The Act of Settlement could not, for practical reasons, be rolled out on the scale envisaged. Once again, colonists needed a ready labour supply that only the native Irish could fill; and for those further down the social scale, the new arrangements even opened up opportunities that had not hitherto existed. But the legislation was hugely significant. It was an attempt at social engineering on a vast and revolutionary scale, dispossessing landowners in order to hand their estates over to newcomers; and it was underpinned by the hope that, in the end, the Irish would depart for good. The effect was the creation of the Ascendancy in Ireland: a Protestant class of five thousand-odd families that would control the lion’s share of the land – and this was the great shift that would dominate the country’s affairs for the next 270 years. It was said that Cromwell himself was not enthusiastic about the Act, for practical reasons: he was frankly doubtful that so many people could be easily removed elsewhere.

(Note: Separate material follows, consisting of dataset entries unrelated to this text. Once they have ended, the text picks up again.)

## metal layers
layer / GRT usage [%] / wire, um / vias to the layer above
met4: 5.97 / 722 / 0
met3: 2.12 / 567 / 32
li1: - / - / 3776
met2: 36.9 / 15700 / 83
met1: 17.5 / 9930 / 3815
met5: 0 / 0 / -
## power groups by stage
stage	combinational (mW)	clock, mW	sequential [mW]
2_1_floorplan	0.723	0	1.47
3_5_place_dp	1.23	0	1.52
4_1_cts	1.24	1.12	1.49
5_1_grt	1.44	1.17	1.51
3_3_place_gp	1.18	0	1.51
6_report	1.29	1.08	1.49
### src/rtl/ddsband_pkg.sv
package ddsband_pkg;
    typedef enum logic [1:0] {
        ST_IDLE,
        ST_CLASSIFY,
        ST_APPLY,
        ST_REJECT
    } seq_state_t;
endpackage

### src/rtl/ddsband_classifier.sv
module ddsband_classifier #(
    parameter int ACC_W     = 48,
    parameter int NUM_BANDS = 6,
    parameter int CORE_BAND = 3,
    parameter int BAND_W    = 3
) (
    input  logic [ACC_W:0]    req_i,
    output logic [BAND_W-1:0] band_o,
    output logic              ok_o,
    output logic [ACC_W-1:0]  ftw_o
);
    localparam int REQ_W = ACC_W + 1;
    // core octave floor: 150/800 = 3/16 of full scale
    localparam logic [REQ_W-1:0] CORE_LO = REQ_W'(3) << (ACC_W - 4);
    // top cap: 1000/800 = 5/4 of full scale
    localparam logic [REQ_W-1:0] TOP_CAP = REQ_W'(5) << (ACC_W - 2);

    logic [NUM_BANDS-1:0] at_least;

    for (genvar b = 0; b < NUM_BANDS; b++) begin : g_floor
        if (b <= CORE_BAND) begin : g_low
            assign at_least[b] = req_i >= (CORE_LO >> (CORE_BAND - b));
        end else begin : g_high
            assign at_least[b] = req_i >= (CORE_LO << (b - CORE_BAND));
        end
    end

    always_comb begin
        band_o = '0;
        for (int b = 1; b < NUM_BANDS; b++) begin
            if (at_least[b]) band_o = BAND_W'(b);
        end
    end

    assign ok_o = at_least[0] && (req_i <= TOP_CAP);

    always_comb begin
        if (int'(band_o) < CORE_BAND)
            ftw_o = ACC_W'(req_i << (CORE_BAND - int'(band_o)));
        else
            ftw_o = ACC_W'(req_i >> (int'(band_o) - CORE_BAND));
    end
endmodule
### config.mk
export PLATFORM = sky130hd
export DESIGN_NAME = i2c_txn_bridge
export DESIGN_NICKNAME = d
export VERILOG_FILES = /design/src/rtl/obr_pkg.sv /design/src/rtl/obr_regs.sv /design/src/rtl/obr_seq.sv /design/src/rtl/i2c_txn_bridge.sv
export SDC_FILE = /design/constraint.sdc
export NUM_CORES = 1
export LEC_CHECK = 0
export BUFFER_PORTS_ARGS = -buffer_cell sky130_fd_sc_hd__buf_2
export CORE_AREA = 2 2 169 171
export DETAILED_ROUTE_END_ITERATION = 16
export DIE_AREA = 0 0 171 173
export HOLD_SLACK_MARGIN = 0.02
export SLEW_MARGIN = 20
export SYNTH_ARGS = -nofsm -noshare
export SYNTH_HDL_FRONTEND = slang
export SYNTH_SLANG_ARGS = --single-unit
### constraint.sdc
create_clock -name clk_i -period 2 [get_ports clk_i]
set_input_delay 0.4 -clock clk_i [delete_from_list [all_inputs] [get_ports clk_i]]
set_output_delay 0.4 -clock clk_i [all_outputs]
set_load 0.01 [all_outputs]
### src/rtl/obr_pkg.sv
package obr_pkg;
  localparam int WORD_W    = 32;
  localparam int NUM_WORDS = 2;
  localparam int NUM_BYTES = NUM_WORDS * WORD_W / 8;
  localparam int IDX_W     = $clog2(NUM_BYTES);
  localparam int REG_AW    = 3;
  localparam int ADDR_W    = 10;

  localparam logic [REG_AW-1:0] RA_CTRL  = 3'd0;
  localparam logic [REG_AW-1:0] RA_STAT  = 3'd1;
  localparam logic [REG_AW-1:0] RA_CAUSE = 3'd2;
  localparam logic [REG_AW-1:0] RA_MASK  = 3'd3;
  localparam logic [REG_AW-1:0] RA_TX0   = 3'd4;
  localparam logic [REG_AW-1:0] RA_RX0   = 3'd6;

  localparam int CB_WR    = 0;
  localparam int CB_RD    = 1;
  localparam int CB_ADDR  = 2;
  localparam int CB_TEN   = 12;
  localparam int CB_TXLEN = 13;
  localparam int CB_RXLEN = 16;
  localparam int CB_GO    = 19;

  typedef enum logic [1:0] {
    ENG_START = 2'd0,
    ENG_WRITE = 2'd1,
    ENG_READ  = 2'd2,
    ENG_STOP  = 2'd3
  } eng_cmd_e;

  typedef struct packed {
    logic              rd;
    logic              ten;
    logic [ADDR_W-1:0] addr;
    logic [IDX_W-1:0]  last;
  } xfer_t;
endpackage

### src/rtl/obr_regs.sv
module obr_regs
  import obr_pkg::*;
(
  input  logic                       clk_i,
  input  logic                       rst_ni,
  input  logic                       we_i,
  input  logic [REG_AW-1:0]          addr_i,
  input  logic [WORD_W-1:0]          wdata_i,
  output logic [WORD_W-1:0]          rdata_o,
  output logic                       irq_o,
  input  logic                       running_i,
  input  logic                       done_i,
  input  logic                       err_i,
  input  logic                       rx_we_i,
  input  logic [IDX_W-1:0]           rx_idx_i,
  input  logic [7:0]                 rx_byte_i,
  output logic                       launch_o,
  output xfer_t                      xfer_o,
  output logic [NUM_BYTES*8-1:0]     tx_data_o
);
  localparam int CTRL_W = CB_GO;

  logic [CTRL_W-1:0]           ctrl_q;
  logic                        err_q, cause_q, mask_q;
  logic [WORD_W-1:0]           tx_w [NUM_WORDS];
  logic [7:0]                  rx_b [NUM_BYTES];
  logic [NUM_BYTES*8-1:0]      rx_flat;
  logic                        ctrl_acc;

  assign ctrl_acc = we_i && (addr_i == RA_CTRL) && !running_i && !cause_q;
  assign launch_o = ctrl_acc && wdata_i[CB_GO] && (wdata_i[CB_WR] ^ wdata_i[CB_RD]);

  always_comb begin
    xfer_o.rd   = wdata_i[CB_RD];
    xfer_o.ten  = wdata_i[CB_TEN];
    xfer_o.addr = wdata_i[CB_ADDR +: ADDR_W];
    xfer_o.last = wdata_i[CB_RD] ? wdata_i[CB_RXLEN +: IDX_W] : wdata_i[CB_TXLEN +: IDX_W];
  end

  always_ff @(posedge clk_i or negedge rst_ni) begin
    if (!rst_ni) begin
      ctrl_q  <= '0;
      err_q   <= 1'b0;
      cause_q <= 1'b0;
      mask_q  <= 1'b0;
    end else begin
      if (ctrl_acc) ctrl_q <= wdata_i[CTRL_W-1:0];
      if (launch_o) err_q <= 1'b0;
      else if (done_i) err_q <= err_i;
      if (done_i) cause_q <= 1'b1;
      else if (we_i && addr_i == RA_CAUSE) cause_q <= cause_q & wdata_i[0];
      if (we_i && addr_i == RA_MASK) mask_q <= wdata_i[0];
    end
  end

  for (genvar w = 0; w < NUM_WORDS; w++) begin : g_tx
    always_ff @(posedge clk_i or negedge rst_ni) begin
      if (!rst_ni) tx_w[w] <= '0;
      else if (we_i && !running_i && addr_i == REG_AW'(int'(RA_TX0) + w)) tx_w[w] <= wdata_i;
    end
    assign tx_data_o[w*WORD_W +: WORD_W] = tx_w[w];
  end

  for (genvar b = 0; b < NUM_BYTES; b++) begin : g_rx
    always_ff @(posedge clk_i or negedge rst_ni) begin
      if (!rst_ni) rx_b[b] <= '0;
      else if (launch_o) rx_b[b] <= '0;
      else if (rx_we_i && rx_idx_i == IDX_W'(b)) rx_b[b] <= rx_byte_i;
    end
    assign rx_flat[b*8 +: 8] = rx_b[b];
  end

  always_comb begin
    rdata_o = '0;
    if (addr_i == RA_CTRL) begin
      rdata_o[CTRL_W-1:0] = ctrl_q;
      rdata_o[CB_GO]      = running_i;
    end else if (addr_i == RA_STAT)  rdata_o[0] = err_q;
    else if (addr_i == RA_CAUSE)     rdata_o[0] = cause_q;
    else if (addr_i == RA_MASK)      rdata_o[0] = mask_q;
    else if (addr_i >= RA_RX0)       rdata_o = rx_flat[(int'(addr_i) - int'(RA_RX0))*WORD_W +: WORD_W];
    else                             rdata_o = tx_data_o[(int'(addr_i) - int'(RA_TX0))*WORD_W +: WORD_W];
  end

  assign irq_o = cause_q & mask_q;

  assert_launch_R2: assert property (@(posedge clk_i) disable iff (!rst_ni)
    $rose(running_i) |-> $past(launch_o));
  assert_cause_set_R7: assert property (@(posedge clk_i) disable iff (!rst_ni)
    done_i |=> cause_q);
  assert_tx_frozen_R8: assert property (@(posedge clk_i) disable iff (!rst_ni)
    running_i && $past(running_i) |-> $stable(tx_data_o));
endmodule
## config.mk

```make
export PLATFORM = sky130hd
export DESIGN_NAME = vid_win_qual
export DESIGN_NICKNAME = d
export VERILOG_FILES = /design/src/rtl/vid_win_qual.sv
export SDC_FILE = /design/constraint.sdc
export NUM_CORES = 1
export LEC_CHECK = 0
export BUFFER_PORTS_ARGS = -buffer_cell sky130_fd_sc_hd__buf_2
export CAP_MARGIN = 15
export CORE_ASPECT_RATIO = 0.9
export CORE_UTILIZATION = 47
export CTS_CLUSTER_DIAMETER = 80
export CTS_CLUSTER_SIZE = 40
export DETAILED_ROUTE_END_ITERATION = 8
export PLACE_DENSITY = 0.76
export SYNTH_ARGS = -nofsm -noshare
export SYNTH_HDL_FRONTEND = slang
export SYNTH_SLANG_ARGS = --single-unit
```

## constraint.sdc

```tcl
create_clock -name clk -period 3.1 [get_ports clk]
set_input_delay 0.62 -clock clk [delete_from_list [all_inputs] [get_ports clk]]
set_output_delay 0.62 -clock clk [all_outputs]
set_load 0.02 [all_outputs]
```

In England, Crown and parliament would eventually reach an understanding. Charles II came to the throne in 1660, when Cromwell’s body was uprooted from its grave and hung on a pole in London by the jubilant Royalists. In Ireland, the Catholic population once more began to sense that its lot might be improved. At first, such hopes were scotched firmly: the king did indeed restore a portion of the country’s landed Catholics to their estates, but more than 80 per cent of Ireland’s land remained in Protestant hands. By 1685, however, there was once again a Catholic monarch on the throne: James II, younger son of the executed Charles I, who had been drawn to the old faith while living in Royalist exile in France. His brother Charles II had disapproved of James’s conversion and ordered that Mary and Anne, the two surviving children of his first marriage, be raised as Protestants; in 1673, however, James was permitted to m
arry a Catholic Italian noblewoman, Mary of Modena. So when he succeeded Charles, James II was bringing about what must have seemed a nightmare vision to English Protestants. The new monarch wrote that: ‘If occasion were, I hope God would give me his grace to suffer death for the true Catholic religion as well as banishment.’ There was no doubting his allegiance to the old faith.

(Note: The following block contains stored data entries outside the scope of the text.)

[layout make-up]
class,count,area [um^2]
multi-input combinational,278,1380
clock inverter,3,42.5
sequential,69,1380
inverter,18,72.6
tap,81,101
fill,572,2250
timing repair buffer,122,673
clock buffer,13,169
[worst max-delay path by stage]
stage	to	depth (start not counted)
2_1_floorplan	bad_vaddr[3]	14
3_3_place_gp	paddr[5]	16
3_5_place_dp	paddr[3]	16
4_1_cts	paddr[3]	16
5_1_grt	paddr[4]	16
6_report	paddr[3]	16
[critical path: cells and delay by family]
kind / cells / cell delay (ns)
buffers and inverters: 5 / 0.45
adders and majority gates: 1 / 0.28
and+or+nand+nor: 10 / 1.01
[src/rtl/spi_reg_pkg.sv]
package spi_reg_pkg;
  typedef enum logic {
    PH_HDR  = 1'b0,
    PH_DATA = 1'b1
  } spi_phase_e;

  localparam logic DIR_WRITE = 1'b1;
endpackage

[src/rtl/spi_sync.sv]
module spi_sync #(
  parameter int              STAGES  = 2,
  parameter int              W       = 1,
  parameter logic [W-1:0]    RST_VAL = '0
) (
  input  logic         clk,
  input  logic         rst_n,
  input  logic [W-1:0] d,
  output logic [W-1:0] q
);
  logic [W-1:0] stg [STAGES];

  always_ff @(posedge clk or negedge rst_n) begin
    if (!rst_n) begin
      for (int i = 0; i < STAGES; i++) stg[i] <= RST_VAL;
    end else begin
      stg[0] <= d;
      for (int i = 1; i < STAGES; i++) stg[i] <= stg[i-1];
    end
  end

  assign q = stg[STAGES-1];
endmodule

[src/rtl/spi_edge.sv]
module spi_edge (
  input  logic clk,
  input  logic rst_n,
  input  logic sclk_s,
  output logic rise,
  output logic fall
);
  logic prev;

  always_ff @(posedge clk or negedge rst_n) begin
    if (!rst_n) prev <= 1'b0;
    else        prev <= sclk_s;
  end

  assign rise = sclk_s & ~prev;
  assign fall = ~sclk_s & prev;
endmodule
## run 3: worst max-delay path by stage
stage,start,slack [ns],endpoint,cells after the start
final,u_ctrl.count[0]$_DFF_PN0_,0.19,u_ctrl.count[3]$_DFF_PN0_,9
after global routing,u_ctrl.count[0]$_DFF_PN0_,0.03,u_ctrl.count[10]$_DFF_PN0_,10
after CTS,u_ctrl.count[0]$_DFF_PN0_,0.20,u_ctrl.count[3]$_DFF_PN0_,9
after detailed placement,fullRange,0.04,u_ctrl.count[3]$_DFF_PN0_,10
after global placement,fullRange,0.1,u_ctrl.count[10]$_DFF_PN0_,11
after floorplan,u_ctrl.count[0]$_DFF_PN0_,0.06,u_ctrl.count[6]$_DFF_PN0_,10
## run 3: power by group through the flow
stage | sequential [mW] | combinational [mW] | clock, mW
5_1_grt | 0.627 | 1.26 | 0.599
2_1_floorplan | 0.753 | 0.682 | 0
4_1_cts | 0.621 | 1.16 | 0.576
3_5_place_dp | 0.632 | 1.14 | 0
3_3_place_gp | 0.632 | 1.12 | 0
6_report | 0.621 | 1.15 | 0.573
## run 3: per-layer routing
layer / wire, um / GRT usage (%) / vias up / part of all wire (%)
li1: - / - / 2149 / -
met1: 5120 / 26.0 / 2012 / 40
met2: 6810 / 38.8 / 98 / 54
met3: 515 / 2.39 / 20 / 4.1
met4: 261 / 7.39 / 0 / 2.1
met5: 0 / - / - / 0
File: src/rtl/lmw_seq.sv
module lmw_seq
  import lmw_pkg::*;
#(
  parameter int AW   = 64,
  parameter int XLEN = 64,
  parameter int WW   = 32,
  parameter int NREG = 32,
  localparam int RIW = $clog2(NREG),
  localparam int STEP = WW / 8
) (
  input  logic            clk,
  input  logic            rst_n,
  input  logic            start_i,
  input  logic [RIW-1:0]  start_reg_i,
  input  logic [AW-1:0]   start_addr_i,
  output logic            busy_o,
  output logic            done_o,
  output logic            rd_req_valid_o,
  input  logic            rd_req_ready_i,
  output logic [AW-1:0]   rd_req_addr_o,
  input  logic            rd_rsp_valid_i,
  output logic            rd_rsp_ready_o,
  input  logic [WW-1:0]   rd_rsp_data_i,
  output logic            gpr_we_o,
  output logic [RIW-1:0]  gpr_waddr_o,
  output logic [XLEN-1:0] gpr_wdata_o
);
  lmw_state_e     state;
  logic           load, capture, advance, last;
  logic [RIW-1:0] idx;
  logic [AW-1:0]  addr;

  lmw_ctrl u_ctrl (
    .clk(clk), .rst_n(rst_n), .start_i(start_i),
    .req_ready_i(rd_req_ready_i), .rsp_valid_i(rd_rsp_valid_i),
    .last_i(last), .state_o(state), .load_o(load),
    .capture_o(capture), .advance_o(advance)
  );

  lmw_step #(.AW(AW), .NREG(NREG), .STEP(STEP)) u_step (
    .clk(clk), .rst_n(rst_n), .load_i(load), .advance_i(advance),
    .start_reg_i(start_reg_i), .start_addr_i(start_addr_i),
    .idx_o(idx), .addr_o(addr), .last_o(last)
  );

  lmw_zext #(.WW(WW), .XLEN(XLEN)) u_zext (
    .clk(clk), .rst_n(rst_n), .capture_i(capture),
    .word_i(rd_rsp_data_i), .data_o(gpr_wdata_o)
  );

  assign busy_o         = (state != S_IDLE);
  assign done_o         = (state == S_DONE);
  assign rd_req_valid_o = (state == S_REQ);
  assign rd_req_addr_o  = addr;
  assign rd_rsp_ready_o = (state == S_WAIT);
  assign gpr_we_o       = (state == S_WRITE);
  assign gpr_waddr_o    = idx;

  // request held with a stable address until accepted
  p_req_hold_r6: assert property (@(posedge clk) disable iff (!rst_n)
    (rd_req_valid_o && !rd_req_ready_i) |=> (rd_req_valid_o && $stable(rd_req_addr_o)));
  // no new request while a response is awaited
  p_one_outstanding_r6: assert property (@(posedge clk) disable iff (!rst_n)
    rd_rsp_ready_o |-> !rd_req_valid_o);
  // write follows an accepted response
  p_write_after_rsp_r9: assert property (@(posedge clk) disable iff (!rst_n)
    (rd_rsp_valid_i && rd_rsp_ready_o) |=> gpr_we_o);
  // written word equals the accepted response word
  p_zext_r4: assert property (@(posedge clk) disable iff (!rst_n)
    (rd_rsp_valid_i && rd_rsp_ready_o) |=> (gpr_wdata_o == {{(XLEN-WW){1'b0}}, $past(rd_rsp_data_i)}));
  // done follows the write of the last register
  p_done_after_last_r5: assert property (@(posedge clk) disable iff (!rst_n)
    (gpr_we_o && gpr_waddr_o == RIW'(NREG-1)) |=> done_o);
  // done is a single-cycle pulse ending the busy period
  p_done_pulse_r8: assert property (@(posedge clk) disable iff (!rst_n)
    done_o |=> (!done_o && !busy_o));
endmodule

To watching Catholics, of course, James’s accession to the throne represented dreams of renewed religious freedom. These sensations of Catholic excitement and Protestant horror only increased when James began instituting reforms: admitting Catholics to high government office, for example, and suspending the laws that had discriminated against them. In his Irish policies, to be sure, James proved to be as cautious as his brother had been before him, and equally mindful of the dangers of opening the floodgates of religious liberty. But stirrings could be felt nonetheless, in Ireland as in England, and Protestant unease spread across the country. At first, this discomfiture could be held in check: James and his consort were childless, and it was assumed that his Protestant daughter Mary would in due course inherit the throne, reintroducing reformed rule.